Task to complete -
In the lines below, look for "global". Copy each line where it appears.

Data provided -
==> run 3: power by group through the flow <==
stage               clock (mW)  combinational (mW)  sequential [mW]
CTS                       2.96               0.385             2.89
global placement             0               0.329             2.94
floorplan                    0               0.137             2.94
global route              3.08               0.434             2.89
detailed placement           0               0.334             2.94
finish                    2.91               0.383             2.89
$ cat src/source/video_timing.sv
`timescale 1ns/1ns

module video_timing import vid_pkg::*;
(
    input  logic              core_clk,
    input  logic              i_arst_n,
    input  logic              i_display_en,
    output logic              o_rd_en,
    output logic [ADDR_W-1:0] o_rd_addr,
    output logic              o_hs,
    output logic              o_vs,
    output logic              o_de
);

    logic [H_CNT_W-1:0] h_cnt;                              // pixel in line
    logic [V_CNT_W-1:0] v_cnt;                              // line in frame
    logic               h_last;
    logic               v_last;
    logic               de_raw;
    logic               hs_raw;
    logic               vs_raw;
    logic [OUT_LAT-1:0] de_dly;
    logic [OUT_LAT-1:0] hs_dly;
    logic [OUT_LAT-1:0] vs_dly;

    ////////////////////////////////////////////////////////////////////////////
    // raster counters

    assign h_last = (h_cnt == H_CNT_W'(H_TOTAL - 1));
    assign v_last = (v_cnt == V_CNT_W'(V_TOTAL - 1));

    always_ff @(posedge core_clk or negedge i_arst_n)
    begin
        if (!i_arst_n)
        begin
            h_cnt <= '0;
            v_cnt <= '0;
        end
        else if (!i_display_en)
        begin
            h_cnt <= '0;                                    // parked at origin
            v_cnt <= '0;
        end
        else if (h_last)
        begin
            h_cnt <= '0;
            v_cnt <= v_last ? '0 : v_cnt + 1'b1;
        end
        else
            h_cnt <= h_cnt + 1'b1;
    end

    // active region and sync windows
    assign de_raw = i_display_en && (h_cnt < H_ACTIVE) && (v_cnt < V_ACTIVE);
    assign hs_raw = (h_cnt >= H_ACTIVE + H_FP) && (h_cnt < H_ACTIVE + H_FP + H_SYNC);
    assign vs_raw = (v_cnt >= V_ACTIVE + V_FP) && (v_cnt < V_ACTIVE + V_FP + V_SYNC);

    assign o_rd_en   = de_raw;
    assign o_rd_addr = ADDR_W'(int'(v_cnt) * H_ACTIVE + int'(h_cnt));

    ////////////////////////////////////////////////////////////////////////////
    // sync delay line, matches the frame store read path

    always_ff @(posedge core_clk or negedge i_arst_n)
    begin
        if (!i_arst_n)
        begin
            de_dly <= '0;
            hs_dly <= '0;
            vs_dly <= '0;
        end
        else
        begin
            de_dly <= {de_dly[OUT_LAT-2:0], de_raw};
            hs_dly <= {hs_dly[OUT_LAT-2:0], hs_raw};
            vs_dly <= {vs_dly[OUT_LAT-2:0], vs_raw};
        end
    end

    assign o_de = de_dly[OUT_LAT-1];
    assign o_hs = hs_dly[OUT_LAT-1];
    assign o_vs = vs_dly[OUT_LAT-1];

    // hs sits in the horizontal blanking, never over active video
    a_de_hs_apart: assert property (@(posedge core_clk) disable iff (!i_arst_n)
        !(o_de && o_hs));

endmodule
$ cat config.mk
export PLATFORM = sky130hd
export DESIGN_NAME = cam_display_top
export DESIGN_NICKNAME = d
export VERILOG_FILES = /design/src/source/vid_pkg.sv /design/src/source/cam_display_top.sv /design/src/source/cmos_pixel_pack.sv /design/src/source/frame_ctrl_fsm.sv /design/src/source/frame_store.sv /design/src/source/video_timing.sv
export SDC_FILE = /design/constraint.sdc
export NUM_CORES = 2
export LEC_CHECK = 0
export ABC_AREA = 0
export BUFFER_PORTS_ARGS = -buffer_cell sky130_fd_sc_hd__buf_4
export CAP_MARGIN = 20
export CORE_ASPECT_RATIO = 1.5
export CORE_MARGIN = 10
export CORE_UTILIZATION = 57
export CTS_CLUSTER_DIAMETER = 60
export DETAILED_ROUTE_END_ITERATION = 8
export PLACE_DENSITY = 0.76
export SKIP_CTS_REPAIR_TIMING = 1
export SKIP_LAST_GASP = 1
export SYNTH_ARGS = -nofsm -noshare
export SYNTH_HDL_FRONTEND = slang
export SYNTH_HIERARCHICAL = 1
export SYNTH_SLANG_ARGS = --single-unit
$ cat constraint.sdc
create_clock -name core_clk -period 3.31 [get_ports core_clk]
set_clock_uncertainty 0.2 [all_clocks]
set_input_delay 0.8275 -clock core_clk [delete_from_list [all_inputs] [get_ports core_clk]]
set_output_delay 0.8275 -clock core_clk [all_outputs]
set_load 0.03 [all_outputs]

Output for this exercise -
global placement             0               0.329             2.94
global route              3.08               0.434             2.89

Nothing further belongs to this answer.